Another thing that is helpful in portraiture is running your eye around the edges of the frame when you're composing/shooting, to see what's included or excluded. When you're doing close-up posed portraiture, you want to frame the body at "natural" break points, e.g. at the elbow rather than the middle of the arm, at the knee rather than the thigh, etc.

panhandler: Looks like the whole image is a bit blurry, possibly from camera or subject movement. What shutter speed were you using? Secondly, part of the left arm/shoulder is cut off, which has an intriguing tattoo (and therefore draws the eye).

panhandler2: The focus seems to be on the hair. Also, the hand seems to be a key part of the image/story, but is cut off abruptly.

street-performer: Very nice and sharp. The ropes (especially the foreground one) and the bright background are a bit distracting, but you obviously have to work with what you have. My eyes keep getting drawn to the bright background parts on the right.

antonio: Very nice, my favorite of the bunch -- you can just tell the personality, which is what portraiture is all about. But unfortunately, the focus is off -- seems to be on the hair, and not on the eyes.

street-performer-2: Focus seems to be on the hat, rather than on the face/eyes. His eyes are looking out of the frame, which pulls the viewer's eyes out too. Usually (but not always) you want your subject to be looking into the frame. Otherwise the viewer is wondering what more interesting thing is happening off-frame. And for a pose like this, personally I'd include a bit more of the scene to set the context -- e.g. what instrument is he playing? But again, that's just my personal preference.

street-performer-4: Focus seems to be on the tip of the nose (or even closer), which is too bad, because the eyes seem striking. Did you use a flash for this? The lighting seems a bit harsh.

The hardest thing about street photography/portraiture is the fact that you're moving fast and don't have time for perfect composition. Nailing focus is often the first to suffer (which is key for portraiture, but not as much for street photography). But given all that, this is not a bad start at all..

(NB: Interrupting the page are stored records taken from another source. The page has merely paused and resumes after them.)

==> config.mk <==
export PLATFORM = sky130hd
export DESIGN_NAME = kmeans_regfile
export DESIGN_NICKNAME = d
export VERILOG_FILES = /design/src/rtl/kmeans_regfile.sv
export SDC_FILE = /design/constraint.sdc
export NUM_CORES = 2
export LEC_CHECK = 0
export CORE_ASPECT_RATIO = 0.6
export CORE_MARGIN = 10
export CORE_UTILIZATION = 30
export CTS_BUF_LIST = sky130_fd_sc_hd__clkbuf_4
export CTS_CLUSTER_DIAMETER = 30
export DETAILED_ROUTE_END_ITERATION = 10
export PLACE_DENSITY = 0.47
export SLEW_MARGIN = 20
export SYNTH_ARGS = -nofsm -noshare
export SYNTH_HDL_FRONTEND = slang
export SYNTH_SLANG_ARGS = --single-unit
==> constraint.sdc <==
create_clock -name clk -period 37.9 [get_ports clk]
set_input_delay 5.685 -clock clk [delete_from_list [all_inputs] [get_ports clk]]
set_output_delay 5.685 -clock clk [all_outputs]
set_load 0.01 [all_outputs]
==> src/rtl/kmeans_regfile.sv <==
// kmeans_regfile: host register file, point loader and centroid capture
// for the k-means core's regfile interface.
module kmeans_regfile #(
   parameter int addrWidth       = 9,
   parameter int dataWidth       = 91,
   parameter int centroid_num    = 8,
   parameter int host_addr_width = 6
) (
   input  logic                       clk,
   input  logic                       rst,
   input  logic                       host_wr,
   input  logic                       host_rd,
   input  logic [host_addr_width-1:0] host_addr,
   input  logic [31:0]                host_wdata,
   output logic [31:0]                host_rdata,
   output logic                       host_irq,
   input  logic                       pt_valid,
   input  logic [dataWidth-1:0]       pt_data,
   output logic                       pt_ready,
   output logic [addrWidth-1:0]       ram_address,
   output logic [dataWidth-1:0]       ram_data,
   output logic                       w_r_ram,
   output logic                       go,
   output logic [addrWidth-1:0]       first_ram_address,
   output logic [addrWidth-1:0]       last_ram_address,
   input  logic [addrWidth-1:0]       reg_num,
   input  logic                       reg_w_r,
   input  logic [dataWidth-1:0]       reg_write_data,
   input  logic                       interuptt
);

   localparam int CW = $clog2(centroid_num);
   localparam logic [addrWidth-1:0] CN = addrWidth'(centroid_num);

   localparam logic [host_addr_width-1:0] A_CTRL  = host_addr_width'(0);
   localparam logic [host_addr_width-1:0] A_STAT  = host_addr_width'(1);
   localparam logic [host_addr_width-1:0] A_FIRST = host_addr_width'(2);
   localparam logic [host_addr_width-1:0] A_LAST  = host_addr_width'(3);
   localparam logic [host_addr_width-1:0] A_PTCNT = host_addr_width'(4);

   typedef enum logic [2:0] {
      IDLE = 3'd0,
      LOAD = 3'd1,
      GO   = 3'd2,
      RUN  = 3'd3,
      DONE = 3'd4
   } state_t;

   state_t state_q, state_d;

   logic [addrWidth-1:0] first_q, last_q, ptr_q, ram_addr_q;
   logic [addrWidth:0]   ptcnt_q;
   logic [dataWidth-1:0] ram_data_q;
   logic [dataWidth-1:0] cent_q [centroid_num];
   logic                 irq_en_q, done_q, err_q, wr_q, go_q;
   logic [31:0]          rdata_q, rd_d;

   logic wr_ctrl, start_w, clr_w, accept, busy;
   logic start_ok, start_bad, cent_we, cent_bad, done_set;
   logic cent_hit;
   logic [2:0]  rd_k;
   logic [95:0] cw;
   logic        unused_wdata;

   assign wr_ctrl  = host_wr && (host_addr == A_CTRL);
   assign start_w  = wr_ctrl && host_wdata[0];
   assign clr_w    = wr_ctrl && host_wdata[2];
   assign pt_ready = (state_q == LOAD);
   assign accept   = pt_valid && pt_ready;
   assign busy     = (state_q != IDLE);

   assign unused_wdata = ^host_wdata[31:addrWidth];

   // Next-state decode plus the one-cycle strobes each state produces
   always_comb begin
      state_d   = state_q;
      start_ok  = 1'b0;
      start_bad = 1'b0;
      cent_we   = 1'b0;
      cent_bad  = 1'b0;
      done_set  = 1'b0;
      unique case (state_q)
         IDLE: begin
            if (start_w) begin
               if (last_q >= first_q) begin
                  start_ok = 1'b1;
                  state_d  = LOAD;
               end else begin
                  start_bad = 1'b1;
               end
            end
         end
         LOAD: begin
            if (accept && (ptr_q == last_q)) state_d = GO;
         end
         GO: state_d = RUN;
         RUN: begin
            if (reg_w_r) begin
               if (reg_num < CN) cent_we = 1'b1;
               else cent_bad = 1'b1;
            end
            if (interuptt) begin
               state_d  = DONE;
               done_set = 1'b1;
            end
         end
         DONE: begin
            if (clr_w) state_d = IDLE;
         end
         default: state_d = IDLE;
      endcase
   end

   // FSM state register
   always_ff @(posedge clk or posedge rst) begin
      if (rst) state_q <= IDLE;
      else     state_q <= state_d;
   end

   // Host-visible config and status bits
   always_ff @(posedge clk or posedge rst) begin
      if (rst) begin
         first_q  <= '0;
         last_q   <= '0;
         irq_en_q <= 1'b0;
         done_q   <= 1'b0;
         err_q    <= 1'b0;
      end else begin
         if (host_wr && state_q == IDLE && host_addr == A_FIRST)
            first_q <= host_wdata[addrWidth-1:0];
         if (host_wr && state_q == IDLE && host_addr == A_LAST)
            last_q <= host_wdata[addrWidth-1:0];
         if (wr_ctrl) irq_en_q <= host_wdata[1];
         if (clr_w) done_q <= 1'b0;
         else if (done_set) done_q <= 1'b1;
         if (clr_w) err_q <= 1'b0;
         if (start_bad || cent_bad) err_q <= 1'b1;
      end
   end

   // Point loader: register each accepted beat as a one-cycle RAM write
   always_ff @(posedge clk or posedge rst) begin
      if (rst) begin
         ptr_q      <= '0;
         ptcnt_q    <= '0;
         ram_addr_q <= '0;
         ram_data_q <= '0;
         wr_q       <= 1'b0;
         go_q       <= 1'b0;
      end else begin
         wr_q <= accept;
         go_q <= (state_q == GO);
         if (start_ok) begin
            ptr_q   <= first_q;
            ptcnt_q <= '0;
         end else if (accept) begin
            ram_addr_q <= ptr_q;
            ram_data_q <= pt_data;
            ptr_q      <= ptr_q + 1'b1;
            ptcnt_q    <= ptcnt_q + 1'b1;
         end
      end
   end

   // Centroid slots: cleared on accepted start, written by the core in RUN
   always_ff @(posedge clk or posedge rst) begin
      if (rst) begin
         for (int i = 0; i < centroid_num; i++) cent_q[i] <= '0;
      end else if (start_ok) begin
         for (int i = 0; i < centroid_num; i++) cent_q[i] <= '0;
      end else if (cent_we) begin
         cent_q[reg_num[CW-1:0]] <= reg_write_data;
      end
   end

   // Centroid window 0x10..0x2F: slot from bits 5 and 3:2, word from 1:0
   assign cent_hit = host_addr[5] ^ host_addr[4];
   assign rd_k     = {host_addr[5], host_addr[3:2]};
   assign cw       = 96'(cent_q[rd_k]);

   // Host read mux
   always_comb begin
      rd_d = '0;
      case (host_addr)
         A_CTRL:  rd_d = {30'd0, irq_en_q, 1'b0};
         A_STAT:  rd_d = {26'd0, state_q, err_q, done_q, busy};
         A_FIRST: rd_d = 32'(first_q);
         A_LAST:  rd_d = 32'(last_q);
         A_PTCNT: rd_d = 32'(ptcnt_q);
         default: begin
            if (cent_hit) begin
               case (host_addr[1:0])
                  2'd0:    rd_d = cw[31:0];
                  2'd1:    rd_d = cw[63:32];
                  2'd2:    rd_d = cw[95:64];
                  default: rd_d = '0;
               endcase
            end
         end
      endcase
   end

   // Registered read data, held until the next read
   always_ff @(posedge clk or posedge rst) begin
      if (rst)          rdata_q <= '0;
      else if (host_rd) rdata_q <= rd_d;
   end

   assign host_rdata        = rdata_q;
   assign host_irq          = done_q & irq_en_q;
   assign ram_address       = ram_addr_q;
   assign ram_data          = ram_data_q;
   assign w_r_ram           = wr_q;
   assign go                = go_q;
   assign first_ram_address = first_q;
   assign last_ram_address  = last_q;

endmodule

==> qor.yml <==
status: "completed"
drt-initial-drc-count: 3379
hold_violations: 0
whs_ns: 0.4688
total_power_uw: 2404
finalWirelength_mm: 177.4
fin_cells: 7005
setup_ws_ns: 27.44
worst_clock_skew_ns: 0.09200
ys_ff_latch: 905
cp.required_ns: 38.92
cp_max_fo: 153
cts_resized: 0
ant_nets: 0
grt_max_degree: 158
clk_pin_slew_ns: 0.06
regArea_um2: 22650
netlist_top_cells_count: "nand2_1, dfrtp_1, a21oi_2"
drive_above_1_share: 0.2912
htreeDepth: 5
maxCapViolations: 0
final_nets: 5060
synthTopCellsByArea: "dfrtp_1, nand2_1, a21oi_2"
numClockSinks: 905
cp_cell_sequence: "buf_2, buf_4, inv_2, ha_1, nor2b_1, and4b_4, and4b_1, o21a_4, buf_12, buf_12, buf_12, a21oi_2"
avgViaCountPerCell: 5.081
synthCells: 4531
cpPeakStageDelay_ns: 0.81
coreArea_um2: 150400
grt_pass1_vias: 35839
place_congestion: 0.7766
async_reset_ff_frac: 1.000
crit_type: "in -> reg"
yosysUniqueCellTypes: 74
crit_arrival_ns: 11.49
multiInputGateArea_um2: 20420
post-cts-setup-buffers: 0
place_ws_ns: 26.44
path_delay_family: "buffers and inverters"
cts_buffer_depth: 4
cts_tree: "built"
synth_top_flop_cell: "dfrtp_1"
ir_worst_vdd_mv: 0.02806
drt_pass1_iterations: 6
dr_total_vias: 35595
dpl.cell_count: 6551
cpMostUsedCell: "buf_12"
cp_num_buf_inv: 6
tightest_slew_ns: 1.204
finalSetupViolations: 0
yosys_warnings: 0
worst-path-stages: 12
root_buffer: "clkbuf_4"
max_freq_mhz: 95.57
grt_pass1_wl_mm: 260.2
synth.avg_cell_area_um2: 10.06
slowest_stage: "buf_12"
yosysTopAreaCell: "dfrtp_1"
slew_violations: 0
start_util: 0.3031
worstRegToRegCells: 9
area_delta_synth_final_pct: 16.54
die_h_um: 322.0
cts_buffers: 274
grt_usage: 0.2061
rows: 110
endpoint_kind: "flop"
synth.top_cell.area_share: 0.4966
die_w_um: 523.3
fin_setup_tns_ns: 0
ctsHoldBuffers: 0
ioPinCount: 390
slew_headroom: 0.1898
min_period_ns: 10.46
synth_area_um2: 45600
synth_nets: 4779
power_density_nw_per_um2: 45.23
grt-ovfl-total: 0
startpoint_type: "input pin"
drc_errors: 0
finalCritPeriodShare: 0.2761
synth-seq-area-share: 0.4966
die-area_um2: 168500
hp-class: "reg -> reg"
nFillCells: 15250
dp_hpwl_mm: 104.8
antenna_found_initial: 31
yosysMostFrequentCell: "nand2_1"
min_path_cells: 2
post_drt_wl_per_cell_um: 25.32
clk_latency_ns: 1.28
grt_setup_unrepaired: "false"
cellLeakagePower_uw: 0.02171
synth_edf_count: 0
numPortBuffers: 366
worst register-to-register path, delay by kind of cell, from the launching register on:
family,cells,cell delay (ns)
AO/OA/AOI/OAI,3,1.06
adder cells (fa/ha/maj),1,0.35
buffers and inverters,3,2.63
flip-flops,1,0.53
AND/OR/NAND/NOR,2,0.26
layout by cell type, fill, tap and decap left out, types with 10 or more instances in the layout:
cell type,count
nand2_1,1828
dfrtp_1,905
a21oi_2,722
clkbuf_4,393
clkdlybuf4s50_1,361
mux4_2,161
buf_4,66
mux2i_1,52
nor2_1,44
a22oi_1,36
mux2_2,28
a221oi_1,26
clkinv_1,23
nor3_1,22
o22ai_1,22
xor2_1,18
diode_2,17
and3_1,17
a21oi_1,14
clkinv_2,14
o21ai_0,13
inv_1,12
nor2_2,12
ha_1,12
nand3_1,11
nor2b_1,10
stage by stage:
stage | cell area, um^2 | util
floorplan | 45600 | -
global placement | 49930 | 0.3319
detailed placement | 49930 | 0.3319
CTS | 53080 | 0.3529
global route | 53130 | 0.3532
finish | 53140 | 0.3533
flip-flops by register name, summed over array words and instances (netlist names):
name and count:
w_r_ram 1, ptr_q 9, ram_address 9, state_q 3, host_rdata 32, irq_en_q 1
err_q 1, done_q 1, ram_data 91, cent_q 728, first_ram_address 9, go 1
ptcnt_q 10, last_ram_address 9
layout make-up:
type / count / area share
sequential: 905 / 0.4262
multi-input combinational: 3176 / 0.3843
timing repair buffer: 439 / 0.08062
clock buffer: 393 / 0.05552
tap: 2016 / 0.04747
clock inverter: 43 / 0.003838
inverter: 16 / 0.001295
antenna: 17 / 0.0008005
power by group:
group          internal, uW  switching (uW)  total [uW]
clock                   479             453         931
combinational           176             215         391
sequential             1030            48.1        1080
routing by layer:
| metal | part of all wire | global-route usage |
|---|---|---|
| met1 | 0.48 | 0.3025 |
| met2 | 0.44 | 0.3015 |
| met3 | 0.070 | 0.04970 |
| met4 | 0.018 | 0.05204 |
| met5 | 0.00052 | 0 |
final timing paths:
path                                       end  slack (ns)                start
worst max-delay path               cent_q[518]       27.44         host_addr[5]
worst min-delay path            ram_address[0]        0.47       ram_address[0]
max in group asynchronous          cent_q[518]       29.55                  rst
worst max register to register     cent_q[518]       32.88  last_ram_address[5]
worst min register to register  ram_address[0]        0.47       ram_address[0]
min in group asynchronous         ram_data[64]        5.01                  rst
logic make-up after synthesis:
| kind of cell | count (synthesis) | share of synthesized area |
|---|---|---|
| mux | 241 | 0.09785 |
| flops | 905 | 0.4966 |
| simple gates | 2014 | 0.1754 |
| compound gates | 886 | 0.1651 |
| fa+ha+maj | 12 | 0.003293 |
| buf+inv | 450 | 0.05729 |
| xor+xnor | 23 | 0.004418 |
Note: power is estimated with default switching activity, not from simulation.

I always learn from better photographs/photographers. For ideas/inspiration, check out sites like Flickr, SmugMug, 500px, etc.

For street photography, I like this group: Flickr: HCSP (Hardcore Street Photography) (http://www.flickr.com/groups/onthestreet/ - broken link)

For posed portraiture, I like these guys:
Flickr: billyphamphotography.com's Photostream (http://www.flickr.com/photos/baohpham/ - broken link)
Flickr: jordanvoth.com's Photostream (http://www.flickr.com/photos/jojo2fast/ - broken link)

Last edited by Fuzz; 08-15-2011 at 08:45 AM..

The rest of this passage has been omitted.